We can demonstrate the 3D transform by generating a 64x64x64 array which contains the image of a sphere:

GRID_SIZE = 64
SPHERE_RAD = int(0.45 * GRID_SIZE) + 0.5

grid = np.arange(-(GRID_SIZE>>1), GRID_SIZE>>1)
X, Y, Z = np.meshgrid(grid, grid, grid)
r = np.sqrt(X*X + Y*Y + Z*Z)

sphere = 0.5 + 0.5 * np.clip(SPHERE_RAD-r, -1, 1)

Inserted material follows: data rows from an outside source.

<file path="config.mk">
export PLATFORM = sky130hd
export DESIGN_NAME = dtc_bank
export DESIGN_NICKNAME = d
export VERILOG_FILES = /design/src/dtc_pkg.sv /design/src/dtc_store_if.sv /design/src/dtc_store_mem.sv /design/src/dtc_bank.sv
export VERILOG_INCLUDE_DIRS = /design/src
export SDC_FILE = /design/constraint.sdc
export NUM_CORES = 1
export LEC_CHECK = 0
export BUFFER_PORTS_ARGS = -buffer_cell sky130_fd_sc_hd__buf_2
export CAP_MARGIN = 10
export CORE_MARGIN = 3
export CORE_UTILIZATION = 30
export DETAILED_ROUTE_END_ITERATION = 16
export PLACE_DENSITY = 0.57
export REMOVE_ABC_BUFFERS = 1
export SLEW_MARGIN = 20
export SYNTH_ARGS = -nofsm -noshare
export SYNTH_HDL_FRONTEND = slang
export SYNTH_SLANG_ARGS = --single-unit
export TNS_END_PERCENT = 50
</file>
<file path="constraint.sdc">
create_clock -name clk -period 4.6 [get_ports clk]
set_input_delay 0.23 -clock clk [delete_from_list [all_inputs] [get_ports clk]]
set_output_delay 0.23 -clock clk [all_outputs]
set_load 0.01 [all_outputs]
</file>
<file path="src/dtc_regs.svh">
/*
 * Register offsets, field positions, reset values and timing counts for
 * the converter register bank. Assumes inclusion by bare name.
 */
`ifndef DTC_REGS_SVH
`define DTC_REGS_SVH

`define DTC_OFF_CODE 8'h21
`define DTC_OFF_MHIGH 8'h25
`define DTC_OFF_MLOW 8'h26
`define DTC_OFF_ACTION 8'hd3

`define DTC_CODE_MSB 11
`define DTC_CODE_LSB 2

`define DTC_UNLOCK_MSB 15
`define DTC_UNLOCK_LSB 12
`define DTC_UNLOCK_KEY 4'h5
`define DTC_BIT_FACTORY 9
`define DTC_BIT_WAVE 8
`define DTC_BIT_MHIGH 7
`define DTC_BIT_MLOW 6
`define DTC_BIT_RECALL 5
`define DTC_BIT_SAVE 4
`define DTC_KEY_MSB 3
`define DTC_KEY_LSB 0
`define DTC_KEY_IDLE 4'h8
`define DTC_KEY_GO 4'ha

`define DTC_RST_CODE 10'h000
`define DTC_RST_ACTION 16'h0008

`define DTC_STORE_NS 40
`define DTC_CLK_NS 4
`define DTC_STORE_CYC ((`DTC_STORE_NS + `DTC_CLK_NS - 1) / `DTC_CLK_NS)

`endif

</file>
<file path="src/dtc_pkg.sv">
/*
 * Types for the converter register bank.
 * Assumes dtc_regs.svh supplies the numbers.
 */
package dtc_pkg;
   typedef logic [9:0] dtc_code_t;
   typedef enum logic [1:0] {
      DTC_IDLE = 2'b00,
      DTC_RECALL = 2'b01,
      DTC_SAVE = 2'b10
   } dtc_store_t;
endpackage

</file>
<file path="src/dtc_store_if.sv">
/*
 * Link between the register bank and its nonvolatile store.
 * Assumes both ends run on the one device clock.
 */
`timescale 1ns/10ps
`default_nettype none
interface dtc_store_if;
   logic save;
   logic recall;
   dtc_pkg::dtc_code_t wr_code;
   dtc_pkg::dtc_code_t wr_high;
   dtc_pkg::dtc_code_t wr_low;
   dtc_pkg::dtc_code_t rd_code;
   dtc_pkg::dtc_code_t rd_high;
   dtc_pkg::dtc_code_t rd_low;
   modport bank (output save, recall, wr_code, wr_high, wr_low,
                 input rd_code, rd_high, rd_low);
   modport store (input save, recall, wr_code, wr_high, wr_low,
                  output rd_code, rd_high, rd_low);
endinterface
`default_nettype wire

</file>
<file path="src/dtc_store_mem.sv">
/*
 * Nonvolatile image of the converter codes, modelled as registers.
 * Assumes save and recall come as one-cycle pulses from the bank.
 */
`timescale 1ns/10ps
`default_nettype none
`include "dtc_regs.svh"
module dtc_store_mem (
   input wire logic clk, // Device clock.
   input wire logic rst_n, // Synchronous reset, active low.
   dtc_store_if.store st // Save and recall link.
);
   dtc_pkg::dtc_code_t img_q [3];
   dtc_pkg::dtc_code_t img_d [3];
   dtc_pkg::dtc_code_t rd_q [3];
   dtc_pkg::dtc_code_t rd_d [3];

   // The image survives the bank reset; only the read register clears.
   always_comb begin
      img_d = img_q;
      rd_d = rd_q;
      if (st.save) begin
         img_d[0] = st.wr_code;
         img_d[1] = st.wr_high;
         img_d[2] = st.wr_low;
      end
      if (st.recall) begin
         rd_d = img_q;
      end
   end

   always_ff @(posedge clk) begin
      img_q <= img_d;
      if (!rst_n) begin
         rd_q <= '{`DTC_RST_CODE, `DTC_RST_CODE, `DTC_RST_CODE};
      end else begin
         rd_q <= rd_d;
      end
   end

   // The image holds no defined codes until the first save has run.

   assign st.rd_code = rd_q[0];
   assign st.rd_high = rd_q[1];
   assign st.rd_low = rd_q[2];
endmodule
`default_nettype wire

</file>
<file path="src/dtc_bank.sv">
/*
 * Action, output code and margin registers of a single-channel converter.
 * Assumes a bus engine on clk presents one-cycle write and read strobes.
 */
// Function
// - Unlock key 0101 in top nibble bypasses lock
// - Bit 9 restores factory values in the bank; the store image keeps its codes
// - Bit 8 runs or stops waveform mode
// - Bit 7 slews code to upper margin
// - Bit 6 slews code to lower margin
// - Bit 5 recalls store; busy meanwhile
// - Bit 4 saves to store; busy meanwhile
// - Key 1010 reloads codes, defaults rest
// - Output code write takes effect immediately
// - Output code sits in bits 11..2
// - Upper margin code sits in bits 11..2
// - Lower margin code sits in bits 11..2
`timescale 1ns/10ps
`default_nettype none
`include "dtc_regs.svh"
module dtc_bank (
   input wire logic clk, // Device clock, 250 MHz.
   input wire logic rst_n, // Synchronous reset, active low.
   input wire logic wr_en, // Register write strobe.
   input wire logic rd_en, // Register read strobe.
   input wire logic [7:0] addr, // Register address.
   input wire logic [15:0] wdata, // Write data.
   output logic [15:0] rdata, // Read data, valid cycle after rd_en.
   output logic [9:0] active_code, // Code driving the converter.
   output logic waveform_run, // Continuous waveform mode enabled.
   output logic unlocked, // Lock flag bypassed.
   output logic store_busy_flag // Store recall (bit 5) or save (bit 4) in progress; the key 1010 reload does not raise it.
);
   dtc_pkg::dtc_code_t code_q, code_d, high_q, high_d, low_q, low_d;
   logic run_q, run_d, unl_q, unl_d, up_q, up_d, dn_q, dn_d;
   logic rc_q, rc_d, sv_q, sv_d;
   logic ld_q, ld_d;
   logic [15:0] rdata_q, rdata_d;
   logic [7:0] cnt_q, cnt_d;
   dtc_pkg::dtc_store_t op_q, op_d;
   logic act_wr, factory, restart, save_p, recall_p, done;
   dtc_store_if st ();

   dtc_store_mem u_mem (
      .clk(clk),
      .rst_n(rst_n),
      .st(st.store)
   );

   assign act_wr = wr_en && (addr == `DTC_OFF_ACTION);
   assign factory = act_wr && wdata[`DTC_BIT_FACTORY];
   assign restart = act_wr &&
      (wdata[`DTC_KEY_MSB:`DTC_KEY_LSB] == `DTC_KEY_GO);
   assign done = (op_q != dtc_pkg::DTC_IDLE) &&
      (cnt_q == 8'(`DTC_STORE_CYC));
   assign save_p = (op_q == dtc_pkg::DTC_SAVE) && done;
   assign recall_p = ((op_q == dtc_pkg::DTC_RECALL) && done) || restart;
   assign st.save = save_p;
   assign st.recall = recall_p;
   assign st.wr_code = code_q;
   assign st.wr_high = high_q;
   assign st.wr_low = low_q;

   // Store sequencer: recall or save runs a fixed time with busy high.
   always_comb begin
      op_d = op_q;
      cnt_d = cnt_q;
      rc_d = rc_q;
      sv_d = sv_q;
      // Store read data is registered, so the codes load a cycle later.
      ld_d = recall_p;
      case (op_q)
         dtc_pkg::DTC_IDLE: begin
            cnt_d = 8'h00;
            if (act_wr && wdata[`DTC_BIT_RECALL] && !factory) begin
               op_d = dtc_pkg::DTC_RECALL;
               rc_d = 1'b1;
            end else if (act_wr && wdata[`DTC_BIT_SAVE] && !factory) begin
               op_d = dtc_pkg::DTC_SAVE;
               sv_d = 1'b1;
            end
         end
         default: begin
            cnt_d = cnt_q + 8'h01;
            if (done) begin
               op_d = dtc_pkg::DTC_IDLE;
               rc_d = 1'b0;
               sv_d = 1'b0;
            end
         end
      endcase
      if (factory) begin
         op_d = dtc_pkg::DTC_IDLE;
         cnt_d = 8'h00;
         rc_d = 1'b0;
         sv_d = 1'b0;
         ld_d = 1'b0;
      end
   end

   // Codes, margins and action bits.
   always_comb begin
      code_d = code_q;
      high_d = high_q;
      low_d = low_q;
      run_d = run_q;
      unl_d = unl_q;
      up_d = up_q;
      dn_d = dn_q;
      if (up_q) begin
         if (code_q == high_q) begin
            up_d = 1'b0;
         end else if (code_q < high_q) begin
            code_d = code_q + 10'h001;
         end else begin
            code_d = code_q - 10'h001;
         end
      end else if (dn_q) begin
         if (code_q == low_q) begin
            dn_d = 1'b0;
         end else if (code_q > low_q) begin
            code_d = code_q - 10'h001;
         end else begin
            code_d = code_q + 10'h001;
         end
      end
      if (wr_en) begin
         if (addr == `DTC_OFF_CODE) begin
            code_d = wdata[`DTC_CODE_MSB:`DTC_CODE_LSB];
         end else if (addr == `DTC_OFF_MHIGH) begin
            high_d = wdata[`DTC_CODE_MSB:`DTC_CODE_LSB];
         end else if (addr == `DTC_OFF_MLOW) begin
            low_d = wdata[`DTC_CODE_MSB:`DTC_CODE_LSB];
         end else if (addr == `DTC_OFF_ACTION) begin
            if (wdata[`DTC_UNLOCK_MSB:`DTC_UNLOCK_LSB] == `DTC_UNLOCK_KEY) begin
               unl_d = 1'b1;
            end
            run_d = wdata[`DTC_BIT_WAVE];
            if (wdata[`DTC_BIT_MHIGH]) begin
               up_d = 1'b1;
               dn_d = 1'b0;
            end else if (wdata[`DTC_BIT_MLOW]) begin
               dn_d = 1'b1;
               up_d = 1'b0;
            end
         end
      end
      if (ld_q) begin
         code_d = st.rd_code;
         high_d = st.rd_high;
         low_d = st.rd_low;
      end
      if (restart) begin
         run_d = 1'b0;
         unl_d = 1'b0;
         up_d = 1'b0;
         dn_d = 1'b0;
      end
      if (factory) begin
         code_d = `DTC_RST_CODE;
         high_d = `DTC_RST_CODE;
         low_d = `DTC_RST_CODE;
         run_d = 1'b0;
         unl_d = 1'b0;
         up_d = 1'b0;
         dn_d = 1'b0;
      end
   end

   // Read data: only the self-clearing margin bits read back; the key always reads as idle.
   always_comb begin
      rdata_d = rdata_q;
      if (rd_en) begin
         rdata_d = 16'h0000;
         if (addr == `DTC_OFF_ACTION) begin
            rdata_d = `DTC_RST_ACTION;
            rdata_d[`DTC_BIT_MHIGH] = up_q;
            rdata_d[`DTC_BIT_MLOW] = dn_q;
         end
      end
   end

   always_ff @(posedge clk) begin
      if (!rst_n) begin
         code_q <= `DTC_RST_CODE;
         high_q <= `DTC_RST_CODE;
         low_q <= `DTC_RST_CODE;
         run_q <= 1'b0;
         unl_q <= 1'b0;
         up_q <= 1'b0;
         dn_q <= 1'b0;
         rc_q <= 1'b0;
         sv_q <= 1'b0;
         ld_q <= 1'b0;
         op_q <= dtc_pkg::DTC_IDLE;
         cnt_q <= 8'h00;
         rdata_q <= 16'h0000;
      end else begin
         code_q <= code_d;
         high_q <= high_d;
         low_q <= low_d;
         run_q <= run_d;
         unl_q <= unl_d;
         up_q <= up_d;
         dn_q <= dn_d;
         rc_q <= rc_d;
         sv_q <= sv_d;
         ld_q <= ld_d;
         op_q <= op_d;
         cnt_q <= cnt_d;
         rdata_q <= rdata_d;
      end
   end

   assign rdata = rdata_q;
   assign active_code = code_q;
   assign waveform_run = run_q;
   assign unlocked = unl_q;
   assign store_busy_flag = rc_q || sv_q;
endmodule
`default_nettype wire

</file>
; Yosys cells after proc, flatten, opt, wreduce, memory -nomap -nowiden
; Cells that the tools add are included.
[op_classes]
n_addsub = 3
mux = 48
bitwise = 4
reduce_logical = 29
n_eq_ne = 17
magnitude_cmp = 2
[ops]
columns = operator, count
row1 = 2-to-1 mux 10 bit, 18
row2 = 2-to-1 mux 1 bit, 25
row3 = "equality test 8 x 6 -> 1 bit, second input constant", 3
row4 = equality test 10 bit, 2
row5 = "adder 10 x 1 -> 10 bit, second input constant", 1
row6 = > comparator 10 bit, 1
row7 = logical AND 1 bit, 10
row8 = less-than comparator 10 bit, 1
row9 = "inequality test 2 bit, second input constant", 5
row10 = nonzero test 2 bit, 5
row11 = "subtractor 10 x 1 -> 10 bit, second input constant", 1
row12 = "adder 8 x 1 -> 8 bit, second input constant", 1
row13 = "equality test 8 x 4 -> 1 bit, second input constant", 1
row14 = "equality test 8 bit, second input constant", 1
row15 = 2-to-1 mux 2 bit, 4
row16 = 2-to-1 mux 8 bit, 1
row17 = AND reduction 3 bit, 2
row18 = AND reduction 6 bit, 1
row19 = OR reduction 3 bit, 2
row20 = AND reduction 5 bit, 1
row21 = "equality test 4 x 3 -> 1 bit, second input constant", 1
row22 = "equality test 4 bit, second input constant", 1
row23 = NOT 1 bit, 4
row24 = AND reduction 2 bit, 2
row25 = 8 further kinds, 9
[word_totals]
out_inout_bits = 29
reg_bits = 123
input_bits = 28

; Depth between registers and ports, before layout
[logic_depth]
ltp_word = 11
ltp_mapped = 11

; By module
; Synthesis repeated with hierarchy kept, for this count alone.
[hier_totals]
hier_cells = 539
area_unflattened_um2 = 5338.9
[modules_own_cells]
columns = module, instances, area_each_um2, cells_each, seq_area_each_um2
row1 = dtc_bank, 1, 3266.9, 412, 1001.0
row2 = dtc_store_mem, 1, 2072.0, 127, 1501.4

; Worst setup path after synthesis
; No wires, ideal clock.
[synth_path]
path_kind = register to register
start = register cnt_q[5]
end = register u_mem.img_q[0] in the netlist's numbering, enable pin
path_slack_ns = 1.044
required_time_ns = 4.139
setup_ns = 0.461
period_less_slack_ns = 3.556
stages_incl_launch_ff = 4
t_arrival_ns = 3.095
cell_sequence = dfxtp_1 -> nor4_1 -> nand4b_1 -> nor3b_1
[synth_via]
elab_chain_len = 3
[synth_rtl]
columns = item, line_no
row1 = start: declaration, dtc_bank.sv:39  ; logic [7:0] cnt_q, cnt_d;
row2 = start signal: assignment, dtc_bank.sv:210  ; cnt_q <= cnt_d;
row3 = equality test 8 x 4 -> 1 bit, dtc_bank.sv:55  ; (cnt_q == 8'(`DTC_STORE_CYC));
row4 = logical AND 1 bit, dtc_bank.sv:54  ; assign done = (op_q != dtc_pkg::DTC_IDLE) &&
row5 = logical AND 1 bit, dtc_bank.sv:56  ; assign save_p = (op_q == dtc_pkg::DTC_SAVE) && done;
row6 = named net save_p, dtc_bank.sv:41  ; logic act_wr, factory, restart, save_p, recall_p, done;
row7 = end signal: assignment, dtc_store_mem.sv:33  ; img_q <= img_d;
row8 = end: declaration, dtc_store_mem.sv:13  ; dtc_pkg::dtc_code_t img_q [3];
; The timed path passes the listed nets, and every way through them passes these cells.
; A chain may end at the register's enable or synchronous reset.

; Worst setup path in the final report
[layout_path]
start = register code_q[3] (netlist: active_code[3])
end = register code_q[3] (netlist: active_code[3])
[layout_via]
elab_chain_len = 8
elab_cells_between_ends = 15
[layout_rtl]
columns = item, line_no
row1 = start: declaration, dtc_bank.sv:34  ; dtc_pkg::dtc_code_t code_q, code_d, high_q, high_d, low_q, low_d;
row2 = start signal: assignment, dtc_bank.sv:185  ; code_q <= `DTC_RST_CODE;
row3 = start signal: assignment, dtc_bank.sv:199  ; code_q <= code_d;
row4 = adder 10 x 1 -> 10 bit (tied with other cells), "dtc_bank.sv:114, dtc_bank.sv:124"
row5 = 2-to-1 mux 10 bit, dtc_bank.sv:121  ; end else if (code_q > low_q) begin
row6 = 2-to-1 mux 10 bit, dtc_bank.sv:119  ; if (code_q == low_q) begin
row7 = 2-to-1 mux 10 bit, dtc_bank.sv:118  ; end else if (dn_q) begin
row8 = 2-to-1 mux 10 bit *, dtc_bank.sv:110  ; if (up_q) begin
row9 = 2-to-1 mux 10 bit, dtc_bank.sv:128  ; if (addr == `DTC_OFF_CODE) begin
row10 = 2-to-1 mux 10 bit *, dtc_bank.sv:127  ; if (wr_en) begin
row11 = 2-to-1 mux 10 bit *, dtc_bank.sv:148  ; if (ld_q) begin
; Mark *: on every way between the ends. The rest lies on a longest branch, timed or not.

==> impl_metrics.ini <==
[timing]
worst_pin_slew_ns = 1.06
fin_worst_skew_ns = 0.00848
slew_headroom = 0.290
setup_viol = 0
hold_viol = 0
tns_ns = 0
max_clock_freq_mhz = 356
period_minus_slack_ns = 2.81
hold_slack_ns = 0.167
timing.final.max_slew_violations = 0
fin_crit_sh = 0.611
rsz0062_at_grt = no

[yosys]
synth_top_family_by_area = simple AND/OR/NAND/NOR gates
syn_inst = 532
async_flop_share = 0
synth.mux.area_fraction = 0.105
syn_avg_cell_area_um2 = 9.90
synth_area_leaders = dfxtp_1 (30%), edfxtp_1 (17%), mux2i_1 (10%)
synth_edf_count = 30
synth_compound_area_frac = 0.104
yosysTopAreaCell = dfxtp_1
synth_commonest_cells = dfxtp_1 (80), nor2_1 (74), mux2i_1 (54), a21oi_1 (45), nor2b_1 (37)
yosys.cell_count.top_type = dfxtp_1
synth_top_area_frac = 0.304
synth.yosys.seq_area_share = 0.475
synth_fa_ha_area_frac = 0.0570
synth_top_flop_cell = dfxtp_1
synth_xor_area_frac = 0.0233
yosysUniqueCellTypes = 58
synth-warning-count = 0
syn-cell-area_um2 = 5270
ys_seq_elements = 110
synth-simple-area-share = 0.181

[power_and_ir_drop]
seqPwrFrac = 0.545
clkPwrFrac = 0.426
max-vdd-ir-drop_mv = 0.145
internal_power_mw = 1.43
power_density_nw_per_um2 = 304
p_leak_nw = 2.19
share_comb_of_total_power = 0.029
p_sw_mw = 0.386
swShare = 0.213

[floorplan]
rows = 47
coreArea_um2 = 16900
die_y_um = 139
die_width_um = 139
io_pins = 57
dieArea_um2 = 19200
start_util = 0.312

[clock_tree]
clk_pin_slew_ns = 0.07
numCtsBuffers = 9
cts_max_level = 3
clock-root-buffer = clkbuf_16
cts_tree = yes
clk_latency_ns = 0.35
cts_sinks = 110
cts_setup_buffers = 0
cts_max_path_buffers = 2
ctsHoldBuffers = 0
ctsResizeCount = 0

[critical_path]
r2r_end = active_code[3]
cp_max_fo = 9
startpoint_type = flop
cp.arrival_ns = 3.08
path_class = reg -> reg
reg2reg_slack_ns = 1.79
r2r_cells = 9
crit-reg2reg-launch = active_code[3]
cp-startpoint = active_code[3]
crit_path_end_kind = flop
required_ns = 4.87

[placed_design]
gp_congestion = 0.839
numPortBuffers = 43
hpwl_um = 9020

[global_route]
use_met2 = 0.213
grt_pass1_wl_um = 20500
grtUsageTotal = 0.135
met3_usage = 0.0200
grt_pass1_vias = 3939
use_met1 = 0.182
grt_max_degree = 38
grt_remaining_overflow = 0
antenna_found_initial = 0
busiest_layer = met2

[worst_hold_path]
hp-class = in -> reg
hp-start = wdata[7]
hold_path_depth = 2
holdPathEnd = dn_q

[detailed_routing]
antenna_left = 0
wl_um = 12700
avgViaCountPerCell = 4.78
vias = 3798
dr.pass1.iters = 4
drt_iter0_drc = 206
post_drt_wl_per_cell_um = 16.0
drc = 0

[run]
cap_viol_max_count = 0

[cells_and_area]
drive_gt1_frac = 0.132
seq_area_um2 = 2500
syn2layout_area_growth_pct = 13.3
n_antenna_cell = 0
multi_input_area_um2 = 2540
nets = 621
fill_cells = 1719

[outcome]
status = finished clean
worst max-delay path, cell delays in order, from the launching register on:
cell and delay, ns:
dfxtp_1 0.55, ha_1 0.32, a21o_1 0.19, a21oi_1 0.18
nor3b_1 0.08, or3_1 0.43, a22oi_2 0.41, o22ai_1 0.18
xnor2_1 0.15, a211oi_1 0.23
placed cells by master, fill, tap and decap left out, drive strengths merged, types with 10 or more instances in the layout:
cell    instances
a21oi          45
nand3          10
edfxtp         30
nand2          16
dfxtp          80
nor2b          37
conb           13
ha             24
inv            27
mux2i          54
nor2           75
buf            48
clkbuf         13
state kept, by name, indices dropped and copies added, names as in the netlist, 2 cells and up:
| register | count |
|---|---|
| u_mem.img_q | 30 |
| active_code | 10 |
| u_mem.st.rd_low | 10 |
| high_q | 10 |
| u_mem.st.rd_high | 10 |
| rdata | 3 |
| cnt_q | 8 |
| low_q | 10 |
| u_mem.st.rd_code | 10 |
| op_q | 2 |
per-layer routing:
metal,vias up,routed length [um]
met5,-,0
met3,20,388
li1,1901,-
met2,67,5740
met4,0,375
met1,1810,6180
worst max-delay path by stage:
| stage | endpoint | slack (ns) | cells past startpoint |
|---|---|---|---|
| after floorplan | u_mem.img_q[0] | 1.04 | 3 |
| after global placement | active_code[2] | 1.83 | 9 |
| after detailed placement | active_code[3] | 1.76 | 9 |
| after CTS | active_code[3] | 1.74 | 9 |
| after global routing | active_code[4] | 1.52 | 9 |
| final | active_code[3] | 1.79 | 9 |
cell families (layout without fill, tap and decap cells):
logic type                 count (synthesis)  after routing
xor gates and xnor gates                  14             14
buffers and inverters                     60             90
other                                      1             13
adders and majority gates                 24             24
AOI/OAI and AO/OA                         83             83
DFF                                      110            110
and+or+nand+nor                          185            185
muxes                                     55             55
cell type report:
class	instances	share of cell area
multi-input cells	374	0.426
flip-flops and latches	110	0.419
well taps	220	0.0461
clock buffers	13	0.0455
repair buffers	48	0.0423
inverters	26	0.0163
clock inverters	3	0.00440
stage by stage:
stage / setup slack (ns) / instances / utilization / area, um^2 / power, mW
2_1_floorplan: 1.04 / 510 / - / 5130 / 1.03
3_3_place_gp: 1.83 / 778 / 0.336 / 5670 / 1.06
3_5_place_dp: 1.76 / 778 / 0.336 / 5670 / 1.06
4_1_cts: 1.74 / 794 / 0.354 / 5970 / 1.84
5_1_grt: 1.52 / 794 / 0.354 / 5970 / 1.88
6_report: 1.79 / 794 / 0.354 / 5970 / 1.81
power by group through the flow:
stage	clock network [mW]	logic [mW]	registers [mW]
after global placement	0	0.0528	1.01
final	0.772	0.0532	0.989
after detailed placement	0	0.0533	1.01
after global routing	0.833	0.0578	0.989
after CTS	0.798	0.0534	0.989
after floorplan	0	0.0229	1.01
No activity file was read; power rests on OpenSTA's default activity.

If we look at the central slice of this image, it looks like a circle:

imshow(sphere[:,:,GRID_SIZE>>1], interpolation='none', cmap=cm.gray)
_images/sphere-slice.png

Performing the 3 level DT-CWT with the defaul wavelet selection is easy:

Yl, Yh = dtwavexfm3(sphere, 3)

The function returns the lowest level low pass image and a tuple of complex subband coefficients:

>>> print(Yl.shape)
(16, 16, 16)
>>> for subbands in Yh:
...     print(subbands.shape)
(32, 32, 32, 28)
(16, 16, 16, 28)
(8, 8, 8, 28)

Performing the inverse transform should result in perfect reconstruction:

>>> Z = dtwaveifm3(Yl, Yh)
>>> print(np.abs(Z - ellipsoid).max()) # Should be < 1e-12
8.881784197e-15

If you plot the locations of the large complex coefficients, you can see the directional sensitivity of the transform:

from mpl_toolkits.mplot3d import Axes3D

figure(figsize=(16,16))
nplts = Yh[-1].shape[3]
nrows = np.ceil(np.sqrt(nplts))
ncols = np.ceil(nplts / nrows)
W = np.max(Yh[-1].shape[:3])
for idx in xrange(Yh[-1].shape[3]):
    C = np.abs(Yh[-1][:,:,:,idx])
    ax = gcf().add_subplot(nrows, ncols, idx+1, projection='3d')
    ax.set_aspect('equal')
    good = C > 0.2*C.max()
    x,y,z = np.nonzero(good)
    ax.scatter(x, y, z, c=C[good].ravel())
    ax.auto_scale_xyz((0,W), (0,W), (0,W))

tight_layout()

For a further directional sensitivity example, see Showing 3D Directional Sensitivity.